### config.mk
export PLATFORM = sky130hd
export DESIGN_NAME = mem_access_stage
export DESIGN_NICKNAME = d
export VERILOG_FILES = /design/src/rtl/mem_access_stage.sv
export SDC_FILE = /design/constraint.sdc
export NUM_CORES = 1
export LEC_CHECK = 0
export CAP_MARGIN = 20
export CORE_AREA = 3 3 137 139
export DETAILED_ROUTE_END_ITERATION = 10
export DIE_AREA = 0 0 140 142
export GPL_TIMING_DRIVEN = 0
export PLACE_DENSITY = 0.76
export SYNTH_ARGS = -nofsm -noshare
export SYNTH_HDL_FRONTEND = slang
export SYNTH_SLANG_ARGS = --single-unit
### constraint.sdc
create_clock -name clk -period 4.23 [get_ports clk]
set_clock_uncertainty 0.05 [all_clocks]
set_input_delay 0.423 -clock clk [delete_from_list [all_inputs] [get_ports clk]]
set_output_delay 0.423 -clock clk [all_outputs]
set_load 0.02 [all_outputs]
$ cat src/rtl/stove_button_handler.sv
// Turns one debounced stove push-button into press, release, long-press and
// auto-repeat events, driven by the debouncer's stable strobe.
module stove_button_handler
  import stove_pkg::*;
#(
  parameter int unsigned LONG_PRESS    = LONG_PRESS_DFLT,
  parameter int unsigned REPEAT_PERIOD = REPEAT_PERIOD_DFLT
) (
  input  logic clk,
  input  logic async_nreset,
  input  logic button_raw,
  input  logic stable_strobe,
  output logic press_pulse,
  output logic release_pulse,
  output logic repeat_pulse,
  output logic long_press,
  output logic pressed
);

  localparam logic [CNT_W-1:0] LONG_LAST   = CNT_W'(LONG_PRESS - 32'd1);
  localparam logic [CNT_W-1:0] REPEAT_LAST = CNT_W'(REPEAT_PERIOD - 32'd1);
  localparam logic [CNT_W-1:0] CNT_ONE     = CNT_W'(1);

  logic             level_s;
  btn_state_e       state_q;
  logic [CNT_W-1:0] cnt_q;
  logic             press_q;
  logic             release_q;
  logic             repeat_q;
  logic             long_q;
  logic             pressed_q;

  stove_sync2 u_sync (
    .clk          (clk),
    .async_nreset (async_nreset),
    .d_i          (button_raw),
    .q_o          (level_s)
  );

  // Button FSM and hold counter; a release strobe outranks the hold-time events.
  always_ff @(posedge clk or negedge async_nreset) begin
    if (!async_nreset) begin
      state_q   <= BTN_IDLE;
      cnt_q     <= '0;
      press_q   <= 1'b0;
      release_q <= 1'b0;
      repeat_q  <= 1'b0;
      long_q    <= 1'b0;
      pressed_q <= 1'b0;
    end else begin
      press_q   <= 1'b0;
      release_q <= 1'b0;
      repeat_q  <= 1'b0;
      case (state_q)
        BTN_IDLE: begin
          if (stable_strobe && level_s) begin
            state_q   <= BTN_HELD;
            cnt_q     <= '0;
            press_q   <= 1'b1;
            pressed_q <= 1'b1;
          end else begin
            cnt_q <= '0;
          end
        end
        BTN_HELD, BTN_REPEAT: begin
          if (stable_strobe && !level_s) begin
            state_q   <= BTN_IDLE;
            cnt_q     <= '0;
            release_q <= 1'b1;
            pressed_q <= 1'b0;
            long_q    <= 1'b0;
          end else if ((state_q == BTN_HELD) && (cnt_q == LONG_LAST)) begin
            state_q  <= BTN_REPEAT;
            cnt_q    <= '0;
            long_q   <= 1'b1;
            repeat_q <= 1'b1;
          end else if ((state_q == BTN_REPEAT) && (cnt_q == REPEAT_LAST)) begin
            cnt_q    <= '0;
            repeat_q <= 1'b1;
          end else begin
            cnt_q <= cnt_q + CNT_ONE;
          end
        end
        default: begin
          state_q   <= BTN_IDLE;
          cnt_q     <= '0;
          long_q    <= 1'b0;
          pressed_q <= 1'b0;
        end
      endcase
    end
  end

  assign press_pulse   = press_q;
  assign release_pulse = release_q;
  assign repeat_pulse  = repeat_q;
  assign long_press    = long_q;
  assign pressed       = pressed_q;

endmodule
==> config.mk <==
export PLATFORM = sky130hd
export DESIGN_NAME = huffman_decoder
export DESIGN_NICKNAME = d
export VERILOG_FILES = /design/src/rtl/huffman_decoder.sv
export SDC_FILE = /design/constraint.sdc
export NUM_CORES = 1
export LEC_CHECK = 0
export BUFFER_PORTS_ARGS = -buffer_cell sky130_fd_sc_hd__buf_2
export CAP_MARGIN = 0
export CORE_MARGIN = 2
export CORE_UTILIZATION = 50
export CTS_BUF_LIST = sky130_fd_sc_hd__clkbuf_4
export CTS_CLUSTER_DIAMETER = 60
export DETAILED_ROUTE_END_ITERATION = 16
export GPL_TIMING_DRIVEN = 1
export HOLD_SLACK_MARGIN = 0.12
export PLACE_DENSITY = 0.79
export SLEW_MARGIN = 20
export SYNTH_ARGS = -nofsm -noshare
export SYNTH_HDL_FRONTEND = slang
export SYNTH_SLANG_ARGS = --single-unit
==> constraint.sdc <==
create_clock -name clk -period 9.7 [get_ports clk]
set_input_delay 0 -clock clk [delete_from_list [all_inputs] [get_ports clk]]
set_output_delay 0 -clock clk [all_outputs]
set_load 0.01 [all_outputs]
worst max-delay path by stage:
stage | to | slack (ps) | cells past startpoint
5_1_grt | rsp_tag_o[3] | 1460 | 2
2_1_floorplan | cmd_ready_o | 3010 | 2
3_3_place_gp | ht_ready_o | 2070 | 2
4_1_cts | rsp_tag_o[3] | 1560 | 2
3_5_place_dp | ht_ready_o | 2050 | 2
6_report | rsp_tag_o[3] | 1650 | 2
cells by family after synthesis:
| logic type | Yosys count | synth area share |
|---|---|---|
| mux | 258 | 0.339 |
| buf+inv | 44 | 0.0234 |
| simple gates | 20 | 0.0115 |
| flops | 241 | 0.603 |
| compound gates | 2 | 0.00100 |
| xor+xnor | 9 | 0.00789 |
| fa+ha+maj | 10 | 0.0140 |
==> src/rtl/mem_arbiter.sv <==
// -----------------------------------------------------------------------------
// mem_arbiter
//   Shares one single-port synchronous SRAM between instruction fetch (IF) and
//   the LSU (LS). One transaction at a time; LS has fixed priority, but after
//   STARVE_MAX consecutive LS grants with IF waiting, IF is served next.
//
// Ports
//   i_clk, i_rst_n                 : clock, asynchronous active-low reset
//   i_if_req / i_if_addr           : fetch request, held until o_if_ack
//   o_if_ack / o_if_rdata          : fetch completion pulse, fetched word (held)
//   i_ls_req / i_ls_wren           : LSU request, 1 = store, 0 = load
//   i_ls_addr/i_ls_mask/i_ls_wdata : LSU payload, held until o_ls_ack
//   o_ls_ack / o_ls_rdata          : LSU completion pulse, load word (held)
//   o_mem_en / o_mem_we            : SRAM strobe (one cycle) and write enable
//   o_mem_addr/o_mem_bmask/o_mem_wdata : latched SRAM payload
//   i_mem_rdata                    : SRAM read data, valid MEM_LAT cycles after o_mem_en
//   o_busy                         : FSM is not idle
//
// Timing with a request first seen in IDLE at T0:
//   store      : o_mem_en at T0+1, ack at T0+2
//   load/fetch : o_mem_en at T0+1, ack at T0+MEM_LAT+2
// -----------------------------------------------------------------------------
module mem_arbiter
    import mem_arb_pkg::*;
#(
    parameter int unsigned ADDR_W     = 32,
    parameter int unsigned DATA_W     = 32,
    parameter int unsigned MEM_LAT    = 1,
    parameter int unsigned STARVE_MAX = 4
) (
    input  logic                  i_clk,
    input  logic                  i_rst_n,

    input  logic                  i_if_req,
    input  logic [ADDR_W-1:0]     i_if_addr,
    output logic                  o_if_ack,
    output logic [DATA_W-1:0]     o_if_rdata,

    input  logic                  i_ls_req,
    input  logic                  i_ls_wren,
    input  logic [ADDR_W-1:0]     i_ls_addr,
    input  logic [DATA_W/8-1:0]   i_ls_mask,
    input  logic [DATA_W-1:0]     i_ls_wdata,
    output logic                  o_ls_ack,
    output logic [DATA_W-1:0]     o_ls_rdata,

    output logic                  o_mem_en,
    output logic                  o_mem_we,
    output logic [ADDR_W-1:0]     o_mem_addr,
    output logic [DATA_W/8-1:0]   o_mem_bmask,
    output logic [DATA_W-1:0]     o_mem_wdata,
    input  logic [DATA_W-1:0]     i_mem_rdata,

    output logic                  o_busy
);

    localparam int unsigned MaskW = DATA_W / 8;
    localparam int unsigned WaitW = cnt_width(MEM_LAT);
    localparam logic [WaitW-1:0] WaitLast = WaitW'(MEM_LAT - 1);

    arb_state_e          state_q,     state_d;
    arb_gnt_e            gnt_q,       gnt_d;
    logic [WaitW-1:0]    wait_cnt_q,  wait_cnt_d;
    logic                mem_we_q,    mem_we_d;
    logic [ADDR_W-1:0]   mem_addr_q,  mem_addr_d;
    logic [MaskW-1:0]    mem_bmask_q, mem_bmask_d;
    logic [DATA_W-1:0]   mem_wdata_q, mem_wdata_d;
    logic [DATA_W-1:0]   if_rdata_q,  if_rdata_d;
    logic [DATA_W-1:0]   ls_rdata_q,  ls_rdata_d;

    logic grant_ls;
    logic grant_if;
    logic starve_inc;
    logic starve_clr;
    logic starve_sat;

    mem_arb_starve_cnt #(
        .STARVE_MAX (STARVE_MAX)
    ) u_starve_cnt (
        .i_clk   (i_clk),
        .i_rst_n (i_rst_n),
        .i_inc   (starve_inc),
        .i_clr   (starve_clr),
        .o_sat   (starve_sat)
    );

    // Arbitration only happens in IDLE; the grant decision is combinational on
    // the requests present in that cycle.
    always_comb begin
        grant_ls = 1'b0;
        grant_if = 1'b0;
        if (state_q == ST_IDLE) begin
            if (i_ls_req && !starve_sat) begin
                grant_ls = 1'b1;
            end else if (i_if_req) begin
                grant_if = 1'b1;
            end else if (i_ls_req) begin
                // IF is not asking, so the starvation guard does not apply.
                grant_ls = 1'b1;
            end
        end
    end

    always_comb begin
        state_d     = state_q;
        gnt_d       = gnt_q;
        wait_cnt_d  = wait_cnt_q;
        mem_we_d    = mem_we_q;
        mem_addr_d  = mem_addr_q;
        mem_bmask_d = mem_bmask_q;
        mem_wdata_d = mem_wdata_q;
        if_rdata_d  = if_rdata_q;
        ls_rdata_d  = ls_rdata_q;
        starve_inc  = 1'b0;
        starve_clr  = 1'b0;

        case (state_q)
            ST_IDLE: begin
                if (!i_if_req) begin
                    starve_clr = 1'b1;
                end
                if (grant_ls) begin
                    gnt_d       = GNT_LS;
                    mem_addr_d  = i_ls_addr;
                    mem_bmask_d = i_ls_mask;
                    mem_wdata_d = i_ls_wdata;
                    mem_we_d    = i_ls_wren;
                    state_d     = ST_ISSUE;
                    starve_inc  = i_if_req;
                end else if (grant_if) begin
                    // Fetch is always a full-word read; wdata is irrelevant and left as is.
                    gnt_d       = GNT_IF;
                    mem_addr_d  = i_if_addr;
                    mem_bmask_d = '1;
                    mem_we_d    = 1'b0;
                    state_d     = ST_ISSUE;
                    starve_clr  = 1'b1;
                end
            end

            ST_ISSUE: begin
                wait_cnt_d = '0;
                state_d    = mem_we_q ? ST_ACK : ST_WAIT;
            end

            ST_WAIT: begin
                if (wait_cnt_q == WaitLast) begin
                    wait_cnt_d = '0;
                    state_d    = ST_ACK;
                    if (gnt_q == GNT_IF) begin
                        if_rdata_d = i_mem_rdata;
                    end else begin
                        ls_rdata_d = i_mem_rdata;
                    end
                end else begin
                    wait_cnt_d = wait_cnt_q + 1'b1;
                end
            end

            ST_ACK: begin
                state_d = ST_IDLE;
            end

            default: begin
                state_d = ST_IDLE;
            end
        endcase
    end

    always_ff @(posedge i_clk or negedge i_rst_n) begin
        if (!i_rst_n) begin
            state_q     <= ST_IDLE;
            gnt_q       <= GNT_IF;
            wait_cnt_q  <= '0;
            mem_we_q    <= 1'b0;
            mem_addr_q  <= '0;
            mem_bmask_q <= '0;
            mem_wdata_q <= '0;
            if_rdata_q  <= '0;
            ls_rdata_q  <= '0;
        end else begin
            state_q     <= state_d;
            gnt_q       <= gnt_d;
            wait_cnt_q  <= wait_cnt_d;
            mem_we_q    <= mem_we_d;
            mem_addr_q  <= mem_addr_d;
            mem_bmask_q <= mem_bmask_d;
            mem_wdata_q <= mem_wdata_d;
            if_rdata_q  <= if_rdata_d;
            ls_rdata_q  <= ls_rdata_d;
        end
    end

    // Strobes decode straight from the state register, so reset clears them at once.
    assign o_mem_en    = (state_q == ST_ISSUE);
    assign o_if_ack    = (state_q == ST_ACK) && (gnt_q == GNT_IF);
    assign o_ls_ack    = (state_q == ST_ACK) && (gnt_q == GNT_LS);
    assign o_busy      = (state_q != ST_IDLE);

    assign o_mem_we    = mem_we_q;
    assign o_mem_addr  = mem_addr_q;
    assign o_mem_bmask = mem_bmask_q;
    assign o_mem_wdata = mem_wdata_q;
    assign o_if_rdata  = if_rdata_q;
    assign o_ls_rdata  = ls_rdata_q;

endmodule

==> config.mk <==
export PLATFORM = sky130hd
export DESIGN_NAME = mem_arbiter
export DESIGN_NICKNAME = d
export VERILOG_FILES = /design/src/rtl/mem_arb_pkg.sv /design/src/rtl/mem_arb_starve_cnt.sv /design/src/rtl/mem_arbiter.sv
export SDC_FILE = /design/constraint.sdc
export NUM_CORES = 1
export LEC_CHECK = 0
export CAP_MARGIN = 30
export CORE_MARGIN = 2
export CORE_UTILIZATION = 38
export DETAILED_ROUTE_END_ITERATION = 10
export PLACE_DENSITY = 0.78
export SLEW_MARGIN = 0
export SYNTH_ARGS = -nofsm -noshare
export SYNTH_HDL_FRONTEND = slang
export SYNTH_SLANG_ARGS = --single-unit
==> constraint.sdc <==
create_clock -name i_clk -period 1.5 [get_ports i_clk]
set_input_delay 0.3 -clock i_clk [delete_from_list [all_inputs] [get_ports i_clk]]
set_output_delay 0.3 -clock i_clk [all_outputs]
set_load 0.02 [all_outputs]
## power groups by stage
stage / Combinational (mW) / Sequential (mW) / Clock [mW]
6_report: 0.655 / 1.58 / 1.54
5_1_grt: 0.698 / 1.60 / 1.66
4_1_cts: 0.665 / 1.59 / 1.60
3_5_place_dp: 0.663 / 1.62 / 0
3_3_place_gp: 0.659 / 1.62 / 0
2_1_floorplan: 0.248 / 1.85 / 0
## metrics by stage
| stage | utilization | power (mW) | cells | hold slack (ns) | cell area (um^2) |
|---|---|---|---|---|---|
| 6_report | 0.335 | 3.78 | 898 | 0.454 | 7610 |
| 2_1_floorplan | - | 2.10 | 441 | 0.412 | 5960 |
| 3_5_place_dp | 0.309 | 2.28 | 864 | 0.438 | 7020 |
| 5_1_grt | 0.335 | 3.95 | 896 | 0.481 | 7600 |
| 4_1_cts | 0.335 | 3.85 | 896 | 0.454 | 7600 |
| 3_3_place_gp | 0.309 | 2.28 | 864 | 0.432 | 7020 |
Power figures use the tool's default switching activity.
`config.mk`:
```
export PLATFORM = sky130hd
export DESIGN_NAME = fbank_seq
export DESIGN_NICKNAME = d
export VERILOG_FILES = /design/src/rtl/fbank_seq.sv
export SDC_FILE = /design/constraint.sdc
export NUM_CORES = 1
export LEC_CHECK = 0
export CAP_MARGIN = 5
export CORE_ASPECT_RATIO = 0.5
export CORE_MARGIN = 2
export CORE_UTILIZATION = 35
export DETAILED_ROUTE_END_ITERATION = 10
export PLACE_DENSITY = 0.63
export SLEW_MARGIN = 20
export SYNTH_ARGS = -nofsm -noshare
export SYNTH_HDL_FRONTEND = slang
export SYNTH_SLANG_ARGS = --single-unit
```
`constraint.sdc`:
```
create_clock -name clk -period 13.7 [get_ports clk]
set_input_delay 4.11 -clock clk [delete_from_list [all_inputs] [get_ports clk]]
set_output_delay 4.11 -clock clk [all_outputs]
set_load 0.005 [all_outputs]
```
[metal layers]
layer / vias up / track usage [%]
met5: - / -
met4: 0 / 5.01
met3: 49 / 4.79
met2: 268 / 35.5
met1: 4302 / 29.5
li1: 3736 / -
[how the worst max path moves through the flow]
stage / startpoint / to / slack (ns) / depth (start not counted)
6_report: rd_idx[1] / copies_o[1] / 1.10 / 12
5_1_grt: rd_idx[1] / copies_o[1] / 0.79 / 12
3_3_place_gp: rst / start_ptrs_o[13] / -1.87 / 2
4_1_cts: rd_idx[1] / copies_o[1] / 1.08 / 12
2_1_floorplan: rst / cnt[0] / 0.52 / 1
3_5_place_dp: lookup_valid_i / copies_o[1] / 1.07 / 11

* Task requirements
Look above for the line containing "0.412 | 5960 |" and the line containing "0.432 | 7020 |". Transcribe both, with the lines between them, exactly.

* Your response
| 2_1_floorplan | - | 2.10 | 441 | 0.412 | 5960 |
| 3_5_place_dp | 0.309 | 2.28 | 864 | 0.438 | 7020 |
| 5_1_grt | 0.335 | 3.95 | 896 | 0.481 | 7600 |
| 4_1_cts | 0.335 | 3.85 | 896 | 0.454 | 7600 |
| 3_3_place_gp | 0.309 | 2.28 | 864 | 0.432 | 7020 |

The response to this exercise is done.